Hayes appeared in a number of films, including All Night Long with Dave Brubeck and Charles Mingus, and (with his group) in A King in New York directed by Charlie Chaplin, The Beauty Jungle and Dr. Terror's House of Horrors. His contribution to film also included soundtrack appearances, including of the 1963 British film Stolen Hours, starring Susan Hayward.

===1968–1973===
Hayes's issues arising from the downturn in the UK jazz circuit were made worse by a combination of relationship, alcohol and narcotics issues, which by 1968 had begun to publicly affect his career. He was arrested at his home in Chelsea in August 1968 for possession of heroin and, owing to his difficulties with addiction, was given a suspended sentence.
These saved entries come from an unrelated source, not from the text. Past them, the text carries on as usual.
[src/rtl/pipelined_left_shifter.sv]
`default_nettype none
`timescale 1ns/1ps
// ============================================================================
//  Module      : pipelined_left_shifter
//  Description : Five-stage pipelined 32-bit left barrel shifter. It performs
//                either a logical shift left (zero fill) or a rotate left.
//                Stage k resolves shift-amount bit k, starting from the LSB.
//                A valid/ready handshake with a global stall lets the unit
//                sit directly in a backpressured execute pipe.
//  Ports       : clk       - rising-edge clock
//                rst_n     - asynchronous active-low reset
//                in_valid  - operand valid
//                in_ready  - pipeline accepts an operand this cycle
//                a         - operand
//                sel       - shift amount, 0..WIDTH-1
//                rotate    - 1 = rotate left, 0 = logical shift left
//                out_valid - b holds a valid result
//                out_ready - consumer takes b this cycle
//                b         - result
//  Revision    : 1.0 - initial release
// ============================================================================
module pipelined_left_shifter #(
    parameter int WIDTH = 32,
    parameter int SHW   = 5
) (
    input  logic             clk,
    input  logic             rst_n,
    input  logic             in_valid,
    output logic             in_ready,
    input  logic [WIDTH-1:0] a,
    input  logic [SHW-1:0]   sel,
    input  logic             rotate,
    output logic             out_valid,
    input  logic             out_ready,
    output logic [WIDTH-1:0] b
);

    // Per-stage inputs (w_*_in), per-stage combinational results (w_dout)
    // and per-stage registers (r_*). Index k is the stage number.
    logic [SHW-1:0][WIDTH-1:0] w_din;
    logic [SHW-1:0][WIDTH-1:0] w_dout;
    logic [SHW-1:0][SHW-1:0]   w_sel_in;
    logic [SHW-1:0]            w_rot_in;
    logic [SHW-1:0]            w_vld_in;

    logic [SHW-1:0][WIDTH-1:0] r_data;
    logic [SHW-1:0][SHW-1:0]   r_sel;
    logic [SHW-1:0]            r_rot;
    logic [SHW-1:0]            r_vld;

    logic                      w_adv;

    // The whole pipe moves as one: it advances whenever the output slot is
    // empty or is being drained this cycle.
    assign w_adv     = out_ready | ~r_vld[SHW-1];
    assign in_ready  = w_adv;
    assign out_valid = r_vld[SHW-1];
    assign b         = r_data[SHW-1];

    generate
        for (genvar k = 0; k < SHW; k++) begin : g_stage
            localparam int c_shamt = 1 << k;

            if (k == 0) begin : g_head
                assign w_din[k]    = a;
                assign w_sel_in[k] = sel;
                assign w_rot_in[k] = rotate;
                assign w_vld_in[k] = in_valid;
            end else begin : g_link
                assign w_din[k]    = r_data[k-1];
                assign w_sel_in[k] = r_sel[k-1];
                assign w_rot_in[k] = r_rot[k-1];
                assign w_vld_in[k] = r_vld[k-1];
            end

            // One 2:1 select per bit. Low bits vacated by the shift take the
            // bits that fall off the top when rotating, zero otherwise.
            for (genvar i = 0; i < WIDTH; i++) begin : g_bit
                if (i >= c_shamt) begin : g_mid
                    assign w_dout[k][i] = w_sel_in[k][k] ? w_din[k][i-c_shamt]
                                                         : w_din[k][i];
                end else begin : g_wrap
                    assign w_dout[k][i] = w_sel_in[k][k]
                                        ? (w_rot_in[k] & w_din[k][WIDTH-c_shamt+i])
                                        : w_din[k][i];
                end
            end
        end
    endgenerate

    // Data of bubble stages moves along with the valid bits; only the valid
    // bits carry meaning, so no per-stage enable is needed.
    always_ff @(posedge clk or negedge rst_n) begin
        if (!rst_n) begin
            r_data <= '0;
            r_sel  <= '0;
            r_rot  <= '0;
            r_vld  <= '0;
        end else if (w_adv) begin
            r_data <= w_dout;
            r_sel  <= w_sel_in;
            r_rot  <= w_rot_in;
            r_vld  <= w_vld_in;
        end
    end

    // The last stage's shift-control copies have no consumer downstream.
    logic w_unused_tail;
    assign w_unused_tail = ^{r_sel[SHW-1], r_rot[SHW-1]};

endmodule
`default_nettype wire

[config.mk]
export PLATFORM = sky130hd
export DESIGN_NAME = pipelined_left_shifter
export DESIGN_NICKNAME = d
export VERILOG_FILES = /design/src/rtl/pipelined_left_shifter.sv
export SDC_FILE = /design/constraint.sdc
export NUM_CORES = 1
export LEC_CHECK = 0
export BUFFER_PORTS_ARGS = -buffer_cell sky130_fd_sc_hd__buf_2
export CAP_MARGIN = 40
export CORE_ASPECT_RATIO = 1.75
export CORE_MARGIN = 3
export CORE_UTILIZATION = 50
export CTS_CLUSTER_DIAMETER = 40
export DETAILED_ROUTE_END_ITERATION = 8
export PLACE_DENSITY_LB_ADDON = 0.15
export SYNTH_ARGS = -nofsm -noshare
export SYNTH_HDL_FRONTEND = slang
export SYNTH_SLANG_ARGS = --single-unit
[constraint.sdc]
create_clock -name clk -period 5.3 [get_ports clk]
set_clock_uncertainty 0.1 [all_clocks]
set_input_delay 1.59 -clock clk [delete_from_list [all_inputs] [get_ports clk]]
set_output_delay 1.59 -clock clk [all_outputs]
set_load 0.005 [all_outputs]
; Word level (Yosys, flattened, before mapping)
; Cells that the tools add are included.
[word_totals]
ff_bits = 189
rom_bits = 0
n_memories = 0
ramBits = 0
latch_bits = 0
out_inout_bits = 34
[classes]
bitwise = 33
n_eq_ne = 0
n_lt_le_gt_ge = 0
n_addsub = 0
mul = 0
shifts = 0
n_reduce_logical = 0
div_mod_pow = 0
mux = 160
[op_table]
columns = operator, count
row1 = two-way mux 1 bit, 160
row2 = AND 1 bit, 31
row3 = NOT 1 bit, 1
row4 = OR 1 bit, 1

; Depth between registers and ports, before layout
[logic_depth]
word_depth = 2
depth_mapped = 6
ltp_nobuf = 2

; Worst setup path before layout
; Ideal clock, no wire load.
[synth_path]
path_kind = input -> output
start = input port out_ready
end = output port in_ready
path_buffers = 4
slack_ps = 1325
path_stages = 5
arrival_time_ps = 2285
path_cell_list = nand2b_1 -> buf_4 -> buf_6 -> buf_6 -> buf_2
[synth_between]
elab_chain_cells = 1
[synth_lines]
columns = item, line_no
row1 = from (decl), 34  ; input logic out_ready,
row2 = OR 1 bit, 55  ; assign w_adv = out_ready | ~r_vld[SHW-1];
row3 = to (decl), 29  ; output logic in_ready,
; Every way passes these cells.

; Worst setup path in the final report
; Same ends and word-level chain as after synthesis.

==> results.rst <==
.. list-table::
   :header-rows: 1

   * - Metric
     - Value
   * - MaxCap Viol Count
     - 0
   * - Placeable core region
     - 17600 sq um
   * - Vias per Instance
     - 5.47
   * - Area growth from synthesis to layout
     - 9.05%
   * - Outcome
     - complete, no violations
   * - Global placer's final weighted congestion
     - 0.801
   * - Most frequent cell after synthesis
     - dfrtp_1
   * - Clk root buf
     - clkbuf_16
   * - Async set-or-reset flop fraction in the synthesized netlist
     - 100%
   * - Min-delay worst type
     - reg -> reg
   * - TritonCTS Buffers
     - 17
   * - Critical path endpoint category
     - output port
   * - Starting density of the core
     - 51.2%
   * - Ant diodes
     - 0
   * - Final critical delay including setup and external delays
     - 3.70 ns
   * - Overall routed net length
     - 17700 um
   * - Clock sinks
     - 179
   * - Achievable clock frequency
     - 270 MHz
   * - Total routing usage reported by global routing
     - 19.0%
   * - Net total in the final layout
     - 726
   * - Standard-cell rows
     - 64
   * - Vias in the first global route
     - 5436
   * - Largest area contributor in the netlist
     - dfrtp_1
   * - Fraction of post-synthesis cell area in the top cell type by area
     - 49.6%
   * - Number of port buffers
     - 75
   * - Hold buffer count at cts
     - 0
   * - Final std cell area, no fill
     - 9840 sq um
   * - Grt ovf
     - 0
   * - I/O pin total
     - 76
   * - Total power
     - 0.00599 W
   * - Required @ worst endpoint
     - 3.61 ns
   * - Max VDD drop
     - 0.311 mV
   * - Share of post-route cells with drive strength above 1
     - 37.2%
   * - Synthesized instance count
     - 664
   * - Total half-perimeter wirelength after legalization and detailed placement
     - 12000 um
   * - Initial antenna violation count
     - 0
   * - Number of setup violations in the final report
     - 0
   * - Crit-path max FO
     - 2
   * - Static Leakage
     - 4.21 nW
   * - Clock-pin slew of the registers on the worst-case setup and hold paths
     - 0.07 ns
   * - EDFF count, synth
     - 0
   * - Top cells by instance count after synthesis
     - dfrtp_1, mux2_1, mux2_2
   * - CTS tree
     - done
   * - Leading register cell type out of synthesis
     - dfrtp_1
   * - Flip-flop and latch count after synthesis
     - 179
   * - Final count of hold timing violations
     - 0
   * - Die height
     - 184 um
   * - Count of cell types in the netlist
     - 13
   * - Post-cts sizing count
     - 0
   * - Unrepaired setup endpoints after global routing
     - no
   * - Pwr dens
     - 608 nW/um^2
   * - Total Neg Setup Slack
     - 0 ns
   * - CP arrival
     - 2.01 ns
   * - Cell area after synthesis
     - 9030 sq um
   * - Final ANT Viol Nets
     - 0
   * - CTS H-tree depth
     - 4
   * - Net count of the mapped netlist
     - 706
   * - Crit start category
     - input port
   * - Filler Cells Inserted
     - 1490
   * - Final routed wire length divided by cell count
     - 19.1 um
   * - CTS Buffer Depth
     - 2
   * - Max transition margin
     - 28.2%
   * - Clk_lat worst skew
     - 0.43 ns
   * - Number of design rule violations left after detail routing
     - 0
   * - Slew @ Worst Pin
     - 1.08 ns
   * - Wire length of the first global-routing pass
     - 29400 um
   * - Syn_area_per_cell
     - 13.6 sq um
   * - Die area
     - 19800 sq um
   * - Post-CTS setup buffer count
     - 0
   * - DRT Pass-1 Iters
     - 4
   * - Placement-stage cell area
     - 9290 sq um
   * - Worst setup path category
     - in -> out
   * - Share of the cycle needed by the critical path after routing
     - 69.9%
   * - Width of the die
     - 108 um
   * - Total number of vias
     - 5077
   * - Yosys warnings
     - 0
   * - Max Transition Viols Final
     - 0
   * - Number of violations reported at the end of detailed-routing iteration 0
     - 196
   * - Sequential cell area fraction in the yosys report
     - 49.6%
   * - Pin count of the biggest net entering global routing
     - 180
   * - Leading cell types by total area after synthesis
     - dfrtp_1, mux2_1, mux2_2, mux2_4, buf_4
-- power by group --
part,internal (W),total (W),switching [W],leakage (nW)
Clock,0.000618,0.00118,0.000567,0.272
Combinational,0.00135,0.00224,0.000897,1.84
Sequential,0.00202,0.00256,0.000542,2.09
Total,0.00398,0.00599,0.00201,4.21
-- per-stage QoR --
step / hold slack [ns] / setup slack [ns] / instances / utilization, %
3_3_place_gp: 0.354 / 1.56 / 895 / 52.6
3_5_place_dp: 0.367 / 1.59 / 896 / 52.8
2_1_floorplan: 0.327 / 1.33 / 664 / -
5_1_grt: 0.397 / 1.57 / 928 / 55.9
6_report: 0.381 / 1.60 / 928 / 55.9
4_1_cts: 0.385 / 1.59 / 928 / 55.9
-- worst max-delay path, stage by stage --
cell and delay, ns:
buf_2 0.12, nand2b_4 0.15, buf_2 0.15
-- sequential cells by signal (all words and copies together), names as in the netlist --
register and count:
r_data 128, b 32, r_sel 10, r_vld 5, r_rot 4
-- final timing paths --
path	from	to	slack, ns	depth (start not counted)
hold / removal	b[30]$_DFFE_PN0P_	b[30]$_DFFE_PN0P_	0.38	1
setup reg to reg	r_vld[4]$_DFFE_PN0P_	r_data[76]$_DFFE_PN0P_	3.00	3
max in group asynchronous	rst_n	r_sel[8]$_DFFE_PN0P_	3.11	2
hold reg to reg	b[30]$_DFFE_PN0P_	b[30]$_DFFE_PN0P_	0.38	1
setup / recovery	out_ready	in_ready	1.60	3
min in group asynchronous	rst_n	b[28]$_DFFE_PN0P_	1.11	1
-- placed cells by master, fill, tap and decap left out --
| cell type | instances |
|---|---|
| buf_16 | 1 |
| clkinv_4 | 3 |
| mux2_4 | 34 |
| nand3_1 | 31 |
| clkbuf_16 | 17 |
| clkinv_2 | 2 |
| clkbuf_1 | 1 |
| mux2_2 | 109 |
| inv_8 | 3 |
| buf_12 | 2 |
| nand2b_4 | 1 |
| dfrtp_1 | 179 |
| buf_4 | 6 |
| nand2b_1 | 32 |
| a31oi_1 | 31 |
| nor3b_1 | 31 |
| inv_6 | 5 |
| mux2_1 | 133 |
| buf_6 | 1 |
| buf_2 | 74 |
| clkinvlp_4 | 1 |
-- kinds of logic (layout without fill, tap and decap cells) --
| kind of cell | after synthesis | in the layout | synth area share (%) |
|---|---|---|---|
| muxes | 276 | 276 | 35.8 |
| DFF | 179 | 179 | 49.6 |
| and+or+nand+nor | 95 | 95 | 6.58 |
| buffers and inverters | 83 | 116 | 5.81 |
| AOI/OAI and AO/OA | 31 | 31 | 2.15 |
-- cell type report --
class / instances / area (sq um) / share of cell area, %
Clock inverter: 14 / 121 / 1.23
Tap cell: 231 / 289 / 2.94
Sequential cell: 179 / 4480 / 45.5
Clock buffer: 18 / 429 / 4.36
Multi-Input combinational cell: 402 / 4030 / 41.0
Timing Repair Buffer: 84 / 494 / 5.02
-- per-layer routing --
layer	vias up	global-route usage, %	share of wire [%]
met5	-	0	0
met3	14	2.60	2.5
met2	76	34.5	55
met4	0	6.07	1.6
met1	2576	23.0	41
li1	2411	-	-
(Power assumes the default switching activity.)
By the end of the following year, he had begun to experience breathing difficulties when playing, the latest in a long series of afflictions. In July 1971, he underwent open heart surgery to replace the mitral valve. This operation was successful and he began his comeback with an overseas tour, including a successful trip to Scandinavia in February 1972 where he performed with his Scandinavian quartet, featuring Staffan Abeleen, Niels-Henning Ørsted Pedersen and Alex Riel. A live performance of this quartet was captured on Tubby Hayes Quartet In Scandinavia, issued by Storyville.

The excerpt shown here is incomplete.